Does the variation of the alkyl chain length on N1 and N3 of imidazole ring affect physicochemical features of ionic liquids in the same way?

Abstract

© 2015 Elsevier Ltd. All rights reserved. In this manuscript bromide based ionic liquid, namely 1-butyl-3-ethylimidazolium bromide, [C4C2Im]Br, was synthesized and fully characterized by NMR, IR, thermogravimetric and TOC measurements. Also, density, viscosity and electrical conductivity of the pure [C4C2Im]Br were measured. Ten times lower viscosity and two times higher electrical conductivity were observed in the case of [C4C2Im]Br comparing to 1-butyl-3-methylimidazolium based ionic liquid. Physicochemical properties and nature of the interactions in aqueous [C4C2Im]Br solutions have been investigated measuring density over the whole composition range at different temperatures at atmospheric pressure (p = 0.1 MPa).
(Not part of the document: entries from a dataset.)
==> src/rtl/q_time_dispatcher_if.sv <==
// FIFO read port and trigger bus between q_time_dispatcher and its neighbours.
interface q_time_dispatcher_if #(
    parameter int unsigned DATA_WIDTH = 20,
    parameter int unsigned CH_WIDTH   = 4
);
    localparam int unsigned NUM_CH = 1 << CH_WIDTH;

    logic                  fifo_rd_en;
    logic [DATA_WIDTH-1:0] fifo_data;
    logic                  fifo_empty;
    logic                  trig_valid;
    logic [CH_WIDTH-1:0]   trig_ch;
    logic [NUM_CH-1:0]     trig_onehot;

    // Dispatcher side: reads the FIFO and drives triggers.
    modport master (
        output fifo_rd_en,
        output trig_valid,
        output trig_ch,
        output trig_onehot,
        input  fifo_data,
        input  fifo_empty
    );

    // FIFO / sequencer side.
    modport slave (
        input  fifo_rd_en,
        input  trig_valid,
        input  trig_ch,
        input  trig_onehot,
        output fifo_data,
        output fifo_empty
    );
endinterface

==> src/rtl/q_time_dispatcher.sv <==
// Turns {channel, delay} entries from the time FIFO into cycle-exact trigger
// pulses. A one-entry prefetch slot plus a bypass from the FIFO read data let
// gap-1 entries issue back to back.
module q_time_dispatcher #(
    parameter int unsigned DATA_WIDTH = 20,
    parameter int unsigned CH_WIDTH   = 4
) (
    input  logic                  clk,
    input  logic                  reset,
    input  logic                  start,
    input  logic                  abort,
    q_time_dispatcher_if.master   bus,
    output logic                  busy,
    output logic                  underrun,
    output logic [15:0]           fire_count
);
    localparam int unsigned DLY_WIDTH = DATA_WIDTH - CH_WIDTH;
    localparam int unsigned NUM_CH    = 1 << CH_WIDTH;

    typedef enum logic [1:0] {
        S_IDLE  = 2'd0,
        S_FETCH = 2'd1,
        S_LOAD  = 2'd2,
        S_COUNT = 2'd3
    } state_t;

    state_t                state, state_n;
    logic [DLY_WIDTH-1:0]  cnt;           // cycles left until the pulse, as seen next cycle
    logic [CH_WIDTH-1:0]   ch_reg;
    logic                  slot_valid, slot_valid_n;
    logic [DATA_WIDTH-1:0] slot_data, slot_data_n;
    logic                  pf_inflight;   // prefetch read issued last cycle, data lands now
    logic                  trig_q;
    logic [CH_WIDTH-1:0]   trig_ch_q;
    logic [NUM_CH-1:0]     onehot_q;
    logic                  run_fired;

    logic                  rd_en_c;
    logic                  fire_c;
    logic                  capture_load_c;
    logic                  succ_avail_c;
    logic [DATA_WIDTH-1:0] succ_data_c;
    logic                  consume_slot_c;
    logic                  consume_byp_c;
    logic [CH_WIDTH-1:0]   cur_ch_c;
    logic [DLY_WIDTH-1:0]  cur_rem_c;
    logic                  start_ok_c;

    // Effective gap of an entry: a zero delay still costs one cycle.
    function automatic logic [DLY_WIDTH-1:0] gap_of(input logic [DATA_WIDTH-1:0] e);
        logic [DLY_WIDTH-1:0] d;
        d = e[DLY_WIDTH-1:0];
        return (d == '0) ? DLY_WIDTH'(1) : d;
    endfunction

    function automatic logic [CH_WIDTH-1:0] ch_of(input logic [DATA_WIDTH-1:0] e);
        return e[DATA_WIDTH-1:DLY_WIDTH];
    endfunction

    assign start_ok_c = (state == S_IDLE) && start && !abort;

    // Next state, FIFO reads, successor selection and fire decision.
    always_comb begin
        state_n        = state;
        rd_en_c        = 1'b0;
        fire_c         = 1'b0;
        capture_load_c = 1'b0;
        consume_slot_c = 1'b0;
        consume_byp_c  = 1'b0;
        cur_ch_c       = ch_reg;
        cur_rem_c      = cnt;
        slot_valid_n   = slot_valid;
        slot_data_n    = slot_data;
        succ_avail_c   = slot_valid || pf_inflight;
        succ_data_c    = slot_valid ? slot_data : bus.fifo_data;

        case (state)
            S_IDLE: begin
                if (start) state_n = S_FETCH;
            end
            S_FETCH: begin
                if (!bus.fifo_empty) begin
                    rd_en_c = 1'b1;
                    state_n = S_LOAD;
                end
            end
            S_LOAD: begin
                capture_load_c = 1'b1;
                cur_ch_c       = ch_of(bus.fifo_data);
                cur_rem_c      = gap_of(bus.fifo_data);
                fire_c         = (cur_rem_c == DLY_WIDTH'(1));
                rd_en_c        = !bus.fifo_empty;
                state_n        = S_COUNT;
            end
            S_COUNT: begin
                // trig_q marks the cycle the pulse is on the bus: take the successor now.
                if (trig_q) begin
                    if (succ_avail_c) begin
                        cur_ch_c       = ch_of(succ_data_c);
                        cur_rem_c      = gap_of(succ_data_c);
                        consume_slot_c = slot_valid;
                        consume_byp_c  = !slot_valid;
                    end else begin
                        state_n = S_FETCH;
                    end
                end
                if (pf_inflight && !consume_byp_c) begin
                    slot_valid_n = 1'b1;
                    slot_data_n  = bus.fifo_data;
                end else if (consume_slot_c) begin
                    slot_valid_n = 1'b0;
                end
                fire_c  = (state_n == S_COUNT) && (cur_rem_c == DLY_WIDTH'(1));
                rd_en_c = !bus.fifo_empty && !slot_valid_n && (state_n == S_COUNT);
            end
            default: state_n = S_IDLE;
        endcase

        if (abort) begin
            state_n        = S_IDLE;
            rd_en_c        = 1'b0;
            fire_c         = 1'b0;
            capture_load_c = 1'b0;
            slot_valid_n   = 1'b0;
        end
        if (reset) rd_en_c = 1'b0;
    end

    // State, entry registers and registered outputs.
    always_ff @(posedge clk) begin
        if (reset) begin
            state       <= S_IDLE;
            cnt         <= '0;
            ch_reg      <= '0;
            slot_valid  <= 1'b0;
            slot_data   <= '0;
            pf_inflight <= 1'b0;
            trig_q      <= 1'b0;
            trig_ch_q   <= '0;
            onehot_q    <= '0;
            busy        <= 1'b0;
            underrun    <= 1'b0;
            fire_count  <= '0;
            run_fired   <= 1'b0;
        end else begin
            state       <= state_n;
            slot_valid  <= slot_valid_n;
            slot_data   <= slot_data_n;
            pf_inflight <= rd_en_c && ((state == S_LOAD) || (state == S_COUNT));
            busy        <= (state_n != S_IDLE);
            trig_q      <= fire_c;
            onehot_q    <= fire_c ? (NUM_CH'(1) << cur_ch_c) : '0;
            if (fire_c) trig_ch_q <= cur_ch_c;
            if ((state == S_LOAD) || (state == S_COUNT)) begin
                cnt    <= cur_rem_c - DLY_WIDTH'(1);
                ch_reg <= cur_ch_c;
            end
            if (start_ok_c) begin
                fire_count <= '0;
                underrun   <= 1'b0;
                run_fired  <= 1'b0;
            end else begin
                if (trig_q && !abort) begin
                    fire_count <= fire_count + 16'd1;
                    run_fired  <= 1'b1;
                end
                if (capture_load_c && run_fired) underrun <= 1'b1;
            end
        end
    end

    // An abort in the pulse cycle suppresses the pulse that is already on the bus.
    assign bus.fifo_rd_en  = rd_en_c;
    assign bus.trig_valid  = trig_q && !abort;
    assign bus.trig_ch     = trig_ch_q;
    assign bus.trig_onehot = onehot_q & {NUM_CH{!abort}};
endmodule

==> src/flat_wrapper.sv <==
// flat-port wrapper written by rule: the top's interface ports become plain ports
module q_time_dispatcher_flat 
#(
    parameter int unsigned DATA_WIDTH = 20,
    parameter int unsigned CH_WIDTH   = 4
)
  (clk, reset, start, abort, busy, underrun, fire_count, bus_fifo_rd_en, bus_trig_valid, bus_trig_ch, bus_trig_onehot, bus_fifo_data, bus_fifo_empty);
  q_time_dispatcher_if #(.DATA_WIDTH(DATA_WIDTH), .CH_WIDTH(CH_WIDTH)) bus_i ();
  input  logic clk;
  input  logic reset;
  input  logic start;
  input  logic abort;
  output logic busy;
  output logic underrun;
  output logic [15:0] fire_count;
  output wire logic [$bits(bus_i.fifo_rd_en)-1:0] bus_fifo_rd_en;
  output wire logic [$bits(bus_i.trig_valid)-1:0] bus_trig_valid;
  output wire logic [$bits(bus_i.trig_ch)-1:0] bus_trig_ch;
  output wire logic [$bits(bus_i.trig_onehot)-1:0] bus_trig_onehot;
  input wire logic [$bits(bus_i.fifo_data)-1:0] bus_fifo_data;
  input wire logic [$bits(bus_i.fifo_empty)-1:0] bus_fifo_empty;
  assign bus_fifo_rd_en = bus_i.fifo_rd_en;
  assign bus_trig_valid = bus_i.trig_valid;
  assign bus_trig_ch = bus_i.trig_ch;
  assign bus_trig_onehot = bus_i.trig_onehot;
  assign bus_i.fifo_data = bus_fifo_data;
  assign bus_i.fifo_empty = bus_fifo_empty;
  q_time_dispatcher #(.DATA_WIDTH(DATA_WIDTH), .CH_WIDTH(CH_WIDTH)) u_core (.clk(clk), .reset(reset), .start(start), .abort(abort), .bus(bus_i), .busy(busy), .underrun(underrun), .fire_count(fire_count));
endmodule
==> config.mk <==
export PLATFORM = sky130hd
export DESIGN_NAME = q_time_dispatcher_flat
export DESIGN_NICKNAME = d
export VERILOG_FILES = /design/src/rtl/q_time_dispatcher_if.sv /design/src/rtl/q_time_dispatcher.sv /design/src/flat_wrapper.sv
export SDC_FILE = /design/constraint.sdc
export NUM_CORES = 1
export LEC_CHECK = 0
export ABC_AREA = 1
export CAP_MARGIN = 20
export CORE_MARGIN = 4
export CORE_UTILIZATION = 50
export CTS_CLUSTER_SIZE = 10
export DETAILED_ROUTE_END_ITERATION = 10
export GPL_ROUTABILITY_DRIVEN = 1
export PLACE_DENSITY = 0.74
export SETUP_SLACK_MARGIN = 0.5
export SYNTH_ARGS = -nofsm -noshare
export SYNTH_HDL_FRONTEND = slang
export SYNTH_SLANG_ARGS = --single-unit
==> constraint.sdc <==
create_clock -name clk -period 3.6 [get_ports clk]
set_clock_uncertainty 0.2 [all_clocks]
set_input_delay 0.72 -clock clk [delete_from_list [all_inputs] [get_ports clk]]
set_output_delay 0.72 -clock clk [all_outputs]
set_load 0.01 [all_outputs]
# --- After elaboration in Yosys (flattened, before gate mapping) ---
# Index checks and enable logic that the tools add are counted.
totals:
  ff_bits: 84
  output_inout_bits: 40
  wordCells: 82
op_classes:
  add_sub_neg: 2
  n_eq_ne: 6
  shift: 1
  muxes: 34
  bitwise: 2
  reduce_logical: 24
ops:
  columns: ["operator", "count"]
  rows:
  - ["$mux 16", 5]
  - ["$eq 16x1->1 const B", 2]
  - ["$logic_not 16->1", 2]
  - ["$pmux 16 s2", 1]
  - ["$mux 20", 1]
  - ["$add 16x1->16 const B", 1]
  - ["$and 16x16->16", 1]
  - ["$shl 1x4->16 const A", 1]
  - ["$sub 16x1->16 const B", 1]
  - ["$mux 1", 15]
  - ["$mux 2", 6]
  - ["$logic_and 1x1->1", 9]
  - ["$mux 4", 2]
  - ["$pmux 2 s4", 1]
  - ["$pmux 4 s2", 1]
  - ["$eq 2x2->1 const B", 3]
  - ["$reduce_or 2->1", 3]
  - ["$logic_not 1->1", 5]
  - ["$pmux 1 s3", 1]
  - ["$eq 2x1->1 const B", 1]
  - ["$logic_not 2->1", 1]
  - ["$logic_or 1x1->1", 2]
  - ["$pmux 1 s2", 1]
  - ["$reduce_and 2->1", 1]
  - ["other kinds (2)", 2]

# --- Logic depth before layout (Yosys ltp) ---
logic_depth:
  depth_word: 15
  ltp_mapped: 23
  depth_no_buf: 22

# --- Worst setup path after synthesis ---
# No wires, ideal clock.
synth_path:
  path_kind: "input-to-reg"
  from: "in bus_fifo_data[12]"
  to: "reg u_core.cnt[14]"
  setup_time_ps: 109
  arrival_time_ps: 2416
  t_required_ps: 3291
  path_slack_ps: 875
  stages: 20
  path_buffers: 0
  path_cell_list: "inv_1 -> o21ai_0 -> nor2_1 -> nand2_1 -> nor2_1 -> nand2_1 -> nand2_2 -> nand2_1 -> nand3_1 -> inv_1 -> ha_1 -> inv_1 -> nor2_2 -> nand2_1 -> nor2_2 -> nand2_1 -> o21bai_1 -> nand3_1 -> nand2_1 -> inv_1"
synth_via:
  elab_chain_cells: 8
synth_rtl:
  columns: ["item", "line_no", "source"]
  rows:
  - ["start: declaration", "flat_wrapper.sv:20", "input wire logic [$bits(bus_i.fifo_data)-1:0] bus_fifo_data;"]
  - ["$mux 20", "q_time_dispatcher.sv:75", "succ_data_c = slot_valid ? slot_data : bus.fifo_data;"]
  - ["$logic_not 16->1", "q_time_dispatcher.sv:53", "return (d == '0) ? DLY_WIDTH'(1) : d;"]
  - ["$mux 16", "q_time_dispatcher.sv:53", null]
  - ["$mux 16", "q_time_dispatcher.sv:98", "if (succ_avail_c) begin"]
  - ["$mux 16", "q_time_dispatcher.sv:97", "if (trig_q) begin"]
  - ["$mux 16", "q_time_dispatcher.sv:77", "case (state)"]
  - ["$pmux 16 s2 (*)", "q_time_dispatcher.sv:77", null]
  - ["$sub 16x1->16 (*)", "q_time_dispatcher.sv:155", "cnt <= cur_rem_c - DLY_WIDTH'(1);"]
  - ["end signal: assignment", "q_time_dispatcher.sv:155", null]
  - ["end: declaration", "q_time_dispatcher.sv:28", "logic [DLY_WIDTH-1:0] cnt;"]
# Every way passes the cells marked *; elsewhere a longest branch is shown, timed or not. The select of a mux whose other input is x is not followed.
# A chain may end at the register's enable or synchronous reset.

# --- Final worst setup path ---
layout_path:
  from: "in abort"
  to: "out bus_trig_onehot[13]"
layout_via:
  elab_chain_cells: 2
layout_rtl:
  columns: ["item", "line_no", "source"]
  rows:
  - ["start: declaration", "flat_wrapper.sv:12", "input logic abort;"]
  - ["$logic_not 1->1", "q_time_dispatcher.sv:176", "assign bus.trig_onehot = onehot_q & {NUM_CH{!abort}};"]
  - ["$and 16x16->16", "q_time_dispatcher.sv:176", null]
  - ["end: declaration", "flat_wrapper.sv:19", "output wire logic [$bits(bus_i.trig_onehot)-1:0] bus_trig_onehot;"]
# No other way between the ends.

==> flow_metrics.py <==
metrics = {
    "finish": {
        "syn_to_final_growth_pct": 21.3,
        "finish.net_count": 792,
        "drive_gt1_share_pct": 8.32,
        "final.fill_count": 842,
        "final-seq-area_sq_um": 1680,
        "largest_register_ffs": 20,
        "multi_input_area_sq_um": 2340,
        "layout.cell_area.non_filler_sq_um": 5490,
        "regMostFlops": "u_core.slot_data",
        "final_util_pct": 62.6,
        "insertedDiodeCount": 0,
    },
    "timing": {
        "rsz0062_at_grt": "yes",
        "finalSetupViolCount": 0,
        "period_needed_ns": 2.99,
        "hold_violations": 0,
        "max_freq_mhz": 334,
        "min_period_over_period_pct": 83.1,
        "finalMaxSlewViolations": 0,
        "maxSlewHeadroom_pct": 54.3,
        "tns_ns": 0,
        "hold-worst-slack_ns": 0.283,
        "tightest_slew_ns": 0.684,
    },
    "die": {
        "die-height_microns": 103,
        "initial_utilization_pct": 51.6,
        "dieWidth_microns": 103,
        "placement_rows": 34,
        "die_area_sq_um": 10600,
        "ioPinCount": 65,
        "placeableCoreArea_sq_um": 8760,
    },
    "clock_tree": {
        "insertion_delay_ns": 0.36,
        "cts-htree-levels": 3,
        "clock_tree.buffer_depth": 2,
        "cts-buffers-inserted": 9,
        "ctsRootBufferMaster": "sky130_fd_sc_hd__clkbuf_8",
        "clock_tree_from_tritoncts": "yes",
        "clock_sink_total": 84,
        "clk_pin_slew_ns": 0.08,
    },
    "hold_path": {
        "timing.hold.worst_endpoint": "u_core.bus.trig_ch[1]",
        "hold_path_startpoint": "u_core.bus.trig_ch[1]",
        "worstHoldPathCells": 2,
        "worstHoldPathType": "flop to flop",
    },
    "logic_synthesis": {
        "mapped_nets": 729,
        "async_reset_ff_share_pct": 0,
        "synth-edff-count": 0,
        "synth_area_per_cell_sq_um": 6.44,
        "ys_seq_elements": 84,
        "ys_types": 42,
        "netlist_area_sq_um": 4520,
        "synth_cells": 702,
        "ys_seq_area_share_pct": 37.2,
        "ys_warn_count": 0,
        "synth_flop_cell": "sky130_fd_sc_hd__dfxtp_1",
    },
    "setup_path": {
        "critical_path.reg2reg.endpoint": "u_core.cnt[15]",
        "cp_cell_sequence": "clkdlybuf4s50_1, buf_4, nor2_1, clkdlybuf4s50_1",
        "worst_path_dominant_cell_family": "buffers and inverters",
        "worst_ep_required_time_ns": 2.68,
        "crit_type": "input pin to primary output",
        "master_of_the_slowest_instance_on_the_critical_path": "sky130_fd_sc_hd__clkdlybuf4s50_1",
        "worst_path_largest_cell_delay_ns": 0.54,
        "path_max_fanout": 16,
        "internal_reg_to_reg_setup_slack_ns": 0.78,
        "number_of_cells_on_the_critical_path": 4,
        "cp-end-kind": "primary output",
        "bufs_and_invs_on_worst_path": 3,
        "crit_path_frequent_cell": "sky130_fd_sc_hd__clkdlybuf4s50_1",
        "worstReg2RegStart": "u_core.slot_valid",
        "setup.worst_path.start_class": "input pin",
        "cp.arrival_ns": 2.07,
        "ff2ff_path_depth": 15,
    },
    "power_and_ir_drop": {
        "ir_drop_v": 0.000157,
        "power_per_cell_area_nw_per_um2": 334,
        "cellLeakagePower_nw": 2.37,
    },
    "run_status": {
        "status": "finished clean",
    },
    "routing": {
        "post-route-drc-count": 0,
        "detailroute.via_count": 4626,
        "antenna_left": 0,
        "drtIter0Drc": 328,
        "routed_wl_microns": 12200,
        "vias_per_cell": 5.27,
        "drt_first_pass_iters": 5,
        "wire_per_inst_microns": 13.9,
    },
    "global_route": {
        "grt_antenna_before_repair": 0,
        "global_route.usage.total_pct": 23.9,
        "grt_start_max_net_pins": 39,
        "grt.overflow.total": 0,
        "number_of_global_route_vias_before_repair": 4256,
        "grt_first_pass_wirelength_microns": 20100,
    },
    "flow_run": {
        "maximum_capacitance_violations": 0,
    },
    "placed_design": {
        "dpl_cell_area_sq_um": 5250,
        "number_of_buffers_inserted_by_port_buffering": 64,
        "dp.final_hpwl_microns": 9040,
        "gp_routability_congestion": 0.959,
    },
}
[cells in the final DEF (no fill, tap or decap), types with 3 or more instances in the layout]
cell and n:
sky130_fd_sc_hd__nand2_1 177, sky130_fd_sc_hd__nor2_1 110, sky130_fd_sc_hd__inv_1 91, sky130_fd_sc_hd__dfxtp_1 83, sky130_fd_sc_hd__clkdlybuf4s50_1 61, sky130_fd_sc_hd__o21ai_0 47, sky130_fd_sc_hd__a21oi_1 47, sky130_fd_sc_hd__nand3_1 24
sky130_fd_sc_hd__buf_4 11, sky130_fd_sc_hd__o21ai_1 9, sky130_fd_sc_hd__nor3_1 9, sky130_fd_sc_hd__clkbuf_8 9, sky130_fd_sc_hd__inv_2 8, sky130_fd_sc_hd__nand4_1 8, sky130_fd_sc_hd__xor2_1 5, sky130_fd_sc_hd__o21bai_1 5
sky130_fd_sc_hd__a31oi_1 5, sky130_fd_sc_hd__nand2_2 4, sky130_fd_sc_hd__o22ai_1 4, sky130_fd_sc_hd__o21ai_2 3, sky130_fd_sc_hd__nor2_2 3, sky130_fd_sc_hd__nor2_4 3, sky130_fd_sc_hd__nand3_2 3, sky130_fd_sc_hd__o211ai_1 3
sky130_fd_sc_hd__nand2_4 3, sky130_fd_sc_hd__xnor2_1 3
[layout make-up]
class                   instances  area share (%)
clock buffers                   9            2.26
repair buffers                 76            13.6
well taps                     108            2.46
inverters                     100            6.89
flip-flops and latches         84            30.7
clock inverters                 6            1.35
multi-input cells             494            42.7
[repair_timing]
action / CTS / global route
endpoints found under the setup margin: 4 / 9
gates resized for setup: 4 / 11
hold buffers: 0 / 0
setup buffers: 0 / 2
pin swaps: 0 / 2
[power breakdown]
part	switching (W)	internal [W]	total, W
Sequential	0.00000317	0.000934	0.000937
Combinational	0.000126	0.0000795	0.000206
Clock	0.000362	0.000325	0.000687
Total	0.000491	0.00134	0.00183
[tightest hold or removal path, stage by stage, from the launching register on]
cell,delay (ns)
sky130_fd_sc_hd__dfxtp_1,0.33
sky130_fd_sc_hd__a21oi_1,0.04
sky130_fd_sc_hd__nor2_1,0.08
[worst max-delay path by stage]
stage / start / endpoint / slack [ns]
floorplan: bus_fifo_data[12] / u_core.cnt[14] / 0.88
global placement: bus_fifo_data[11] / u_core.cnt[14] / 0.16
detailed placement: bus_fifo_data[12] / u_core.cnt[14] / 0.04
CTS: bus_fifo_data[15] / u_core.cnt[14] / 0.52
global route: bus_fifo_data[7] / u_core.cnt[14] / 0.45
finish: abort / bus_trig_onehot[13] / 0.61
[cell families (layout without fill, tap and decap cells)]
group	after synthesis	after routing	synth area share, %
AND/OR/NAND/NOR	354	354	33.4
buffers and inverters	124	191	11.5
AO/OA/AOI/OAI	130	130	15.8
XOR/XNOR	8	8	1.55
adder cells (fa/ha/maj)	2	2	0.553
flip-flops	84	84	37.2
[Yosys cell counts, drive strengths merged (2+ instances only)]
cell      n  area, sq um
ha        2         25.0
o21bai    5         37.5
clkbuf    9         33.8
nor3     11         60.1
buf      15          111
nand3b    2         15.0
nand4     9         62.6
a31oi     5         31.3
nand3    27          145
nor2    117          480
o21ai    60          315
nand2   184          721
nor4      2         12.5
inv     100          375
o22ai     4         25.0
a21oi    49          253
o211ai    3         22.5
dfxtp    84         1680
xor2      5         43.8
xnor2     3         26.3
[per-layer routing]
metal,global-route usage [%],vias up,wire length [microns]
met1,34.0,2107,5620
met4,6.37,0,182
met3,5.35,20,886
met5,0,-,0
li1,-,2348,-
met2,36.6,151,5460
[metrics by stage]
step	setup slack [ns]	cells	power, W
6_report	0.608	877	0.00183
2_1_floorplan	0.875	702	0.00109
4_1_cts	0.516	875	0.00184
5_1_grt	0.450	877	0.00190
3_3_place_gp	0.157	860	0.00115
3_5_place_dp	0.0404	860	0.00116
Note: power is estimated with default switching activity, not from simulation.
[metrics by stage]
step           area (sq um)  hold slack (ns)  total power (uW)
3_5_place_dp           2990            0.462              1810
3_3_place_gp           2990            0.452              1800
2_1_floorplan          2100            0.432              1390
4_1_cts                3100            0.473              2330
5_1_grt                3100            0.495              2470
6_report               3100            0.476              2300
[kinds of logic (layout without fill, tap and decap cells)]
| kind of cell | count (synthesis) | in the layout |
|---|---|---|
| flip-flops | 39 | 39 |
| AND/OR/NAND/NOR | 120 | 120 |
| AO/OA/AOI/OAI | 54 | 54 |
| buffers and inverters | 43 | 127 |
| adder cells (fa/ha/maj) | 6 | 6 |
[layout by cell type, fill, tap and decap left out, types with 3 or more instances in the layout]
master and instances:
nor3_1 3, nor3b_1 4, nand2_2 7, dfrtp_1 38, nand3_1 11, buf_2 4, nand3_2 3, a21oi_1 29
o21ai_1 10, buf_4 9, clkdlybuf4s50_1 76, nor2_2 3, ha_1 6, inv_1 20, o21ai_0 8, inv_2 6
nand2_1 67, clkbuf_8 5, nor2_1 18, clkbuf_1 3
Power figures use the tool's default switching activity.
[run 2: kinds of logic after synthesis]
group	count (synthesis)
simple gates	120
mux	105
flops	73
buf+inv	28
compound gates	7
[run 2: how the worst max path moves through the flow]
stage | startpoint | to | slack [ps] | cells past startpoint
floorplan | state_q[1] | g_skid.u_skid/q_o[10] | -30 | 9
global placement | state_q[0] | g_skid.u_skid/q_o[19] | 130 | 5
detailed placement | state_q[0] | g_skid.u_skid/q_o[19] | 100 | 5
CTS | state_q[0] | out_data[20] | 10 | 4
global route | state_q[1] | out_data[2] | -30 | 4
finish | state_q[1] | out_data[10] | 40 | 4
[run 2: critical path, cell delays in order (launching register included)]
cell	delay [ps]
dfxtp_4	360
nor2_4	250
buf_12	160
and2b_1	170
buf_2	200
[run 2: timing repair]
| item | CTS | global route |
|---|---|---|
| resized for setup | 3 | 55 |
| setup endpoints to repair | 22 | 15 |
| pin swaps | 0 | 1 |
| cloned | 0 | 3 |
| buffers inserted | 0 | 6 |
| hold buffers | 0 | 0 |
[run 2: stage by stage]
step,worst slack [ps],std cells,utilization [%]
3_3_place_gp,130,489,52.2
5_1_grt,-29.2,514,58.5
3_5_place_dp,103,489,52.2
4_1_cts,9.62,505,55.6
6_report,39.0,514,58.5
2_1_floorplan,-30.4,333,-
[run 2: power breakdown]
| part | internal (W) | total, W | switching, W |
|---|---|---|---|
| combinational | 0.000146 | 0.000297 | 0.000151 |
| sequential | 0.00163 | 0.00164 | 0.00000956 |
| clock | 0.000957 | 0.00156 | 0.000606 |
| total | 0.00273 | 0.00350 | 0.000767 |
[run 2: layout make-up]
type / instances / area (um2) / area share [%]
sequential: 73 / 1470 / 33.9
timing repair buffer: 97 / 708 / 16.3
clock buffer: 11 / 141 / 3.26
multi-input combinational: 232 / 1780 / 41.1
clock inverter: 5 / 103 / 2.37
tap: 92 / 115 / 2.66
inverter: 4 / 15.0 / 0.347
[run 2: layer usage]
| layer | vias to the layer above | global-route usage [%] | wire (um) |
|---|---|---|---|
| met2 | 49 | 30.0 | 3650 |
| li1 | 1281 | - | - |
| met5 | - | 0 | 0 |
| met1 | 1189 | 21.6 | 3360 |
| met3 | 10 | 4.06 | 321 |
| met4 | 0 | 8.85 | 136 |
Volumetric properties of binary liquid mixture in whole concentration range were studied in the temperature range from (293.15 to 323.15) K and in diluted solutions in the range from (293.15 to 308.15) K. From calculated volumetric properties for ([C4C2Im]Br + H2O) binary mixtures it was observed that ethyl group on N3 imidazolium atom leads to considerably weaker hydration of the [C4C2Im]+ compared to 1-butyl-3-methylimidazolium cation, [C4C1Im]+. In addition, coefficients of the Masson's equation indicate weak ion-ion interactions in the studied aqueous solution, while positive value obtained using Hepler's equation indicates structure making properties of [C4C2Im]+ cation.